WHAT TO WORK ON: Below this line is a set of entries; quote exactly the lines from the line that contains "simple gates,537,538,5.53" to the line that contains "0.078 | 0.10 / 0.10 |", both lines included.

ENTRIES SUPPLIED:

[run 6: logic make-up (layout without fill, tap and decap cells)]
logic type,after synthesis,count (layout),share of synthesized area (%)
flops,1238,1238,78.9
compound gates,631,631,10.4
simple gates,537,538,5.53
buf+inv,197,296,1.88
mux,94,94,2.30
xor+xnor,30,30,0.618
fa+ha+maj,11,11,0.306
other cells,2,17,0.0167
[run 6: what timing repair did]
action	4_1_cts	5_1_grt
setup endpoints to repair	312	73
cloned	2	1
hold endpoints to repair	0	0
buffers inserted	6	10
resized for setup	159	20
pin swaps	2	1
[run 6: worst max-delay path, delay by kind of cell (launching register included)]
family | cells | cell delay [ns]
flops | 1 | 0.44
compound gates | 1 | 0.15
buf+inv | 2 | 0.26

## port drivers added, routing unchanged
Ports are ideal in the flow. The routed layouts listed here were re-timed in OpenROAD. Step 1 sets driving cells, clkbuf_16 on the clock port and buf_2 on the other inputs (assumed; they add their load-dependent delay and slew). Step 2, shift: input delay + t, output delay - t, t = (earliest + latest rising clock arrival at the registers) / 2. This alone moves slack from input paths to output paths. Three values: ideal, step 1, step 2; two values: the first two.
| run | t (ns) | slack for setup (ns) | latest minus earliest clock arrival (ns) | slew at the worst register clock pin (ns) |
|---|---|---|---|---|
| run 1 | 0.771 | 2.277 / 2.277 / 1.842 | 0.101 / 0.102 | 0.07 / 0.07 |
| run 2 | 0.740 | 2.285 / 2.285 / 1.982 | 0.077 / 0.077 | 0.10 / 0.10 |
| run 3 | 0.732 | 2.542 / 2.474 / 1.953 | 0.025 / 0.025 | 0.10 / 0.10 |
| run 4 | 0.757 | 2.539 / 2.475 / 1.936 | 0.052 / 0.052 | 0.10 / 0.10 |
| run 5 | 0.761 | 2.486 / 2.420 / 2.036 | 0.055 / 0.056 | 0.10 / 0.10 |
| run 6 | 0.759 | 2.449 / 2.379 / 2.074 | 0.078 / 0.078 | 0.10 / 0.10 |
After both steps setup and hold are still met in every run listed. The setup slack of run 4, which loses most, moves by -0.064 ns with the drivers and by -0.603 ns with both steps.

TASK RESPONSE:
simple gates,537,538,5.53
buf+inv,197,296,1.88
mux,94,94,2.30
xor+xnor,30,30,0.618
fa+ha+maj,11,11,0.306
other cells,2,17,0.0167
[run 6: what timing repair did]
action	4_1_cts	5_1_grt
setup endpoints to repair	312	73
cloned	2	1
hold endpoints to repair	0	0
buffers inserted	6	10
resized for setup	159	20
pin swaps	2	1
[run 6: worst max-delay path, delay by kind of cell (launching register included)]
family | cells | cell delay [ns]
flops | 1 | 0.44
compound gates | 1 | 0.15
buf+inv | 2 | 0.26

## port drivers added, routing unchanged
Ports are ideal in the flow. The routed layouts listed here were re-timed in OpenROAD. Step 1 sets driving cells, clkbuf_16 on the clock port and buf_2 on the other inputs (assumed; they add their load-dependent delay and slew). Step 2, shift: input delay + t, output delay - t, t = (earliest + latest rising clock arrival at the registers) / 2. This alone moves slack from input paths to output paths. Three values: ideal, step 1, step 2; two values: the first two.
| run | t (ns) | slack for setup (ns) | latest minus earliest clock arrival (ns) | slew at the worst register clock pin (ns) |
|---|---|---|---|---|
| run 1 | 0.771 | 2.277 / 2.277 / 1.842 | 0.101 / 0.102 | 0.07 / 0.07 |
| run 2 | 0.740 | 2.285 / 2.285 / 1.982 | 0.077 / 0.077 | 0.10 / 0.10 |
| run 3 | 0.732 | 2.542 / 2.474 / 1.953 | 0.025 / 0.025 | 0.10 / 0.10 |
| run 4 | 0.757 | 2.539 / 2.475 / 1.936 | 0.052 / 0.052 | 0.10 / 0.10 |
| run 5 | 0.761 | 2.486 / 2.420 / 2.036 | 0.055 / 0.056 | 0.10 / 0.10 |
| run 6 | 0.759 | 2.449 / 2.379 / 2.074 | 0.078 / 0.078 | 0.10 / 0.10 |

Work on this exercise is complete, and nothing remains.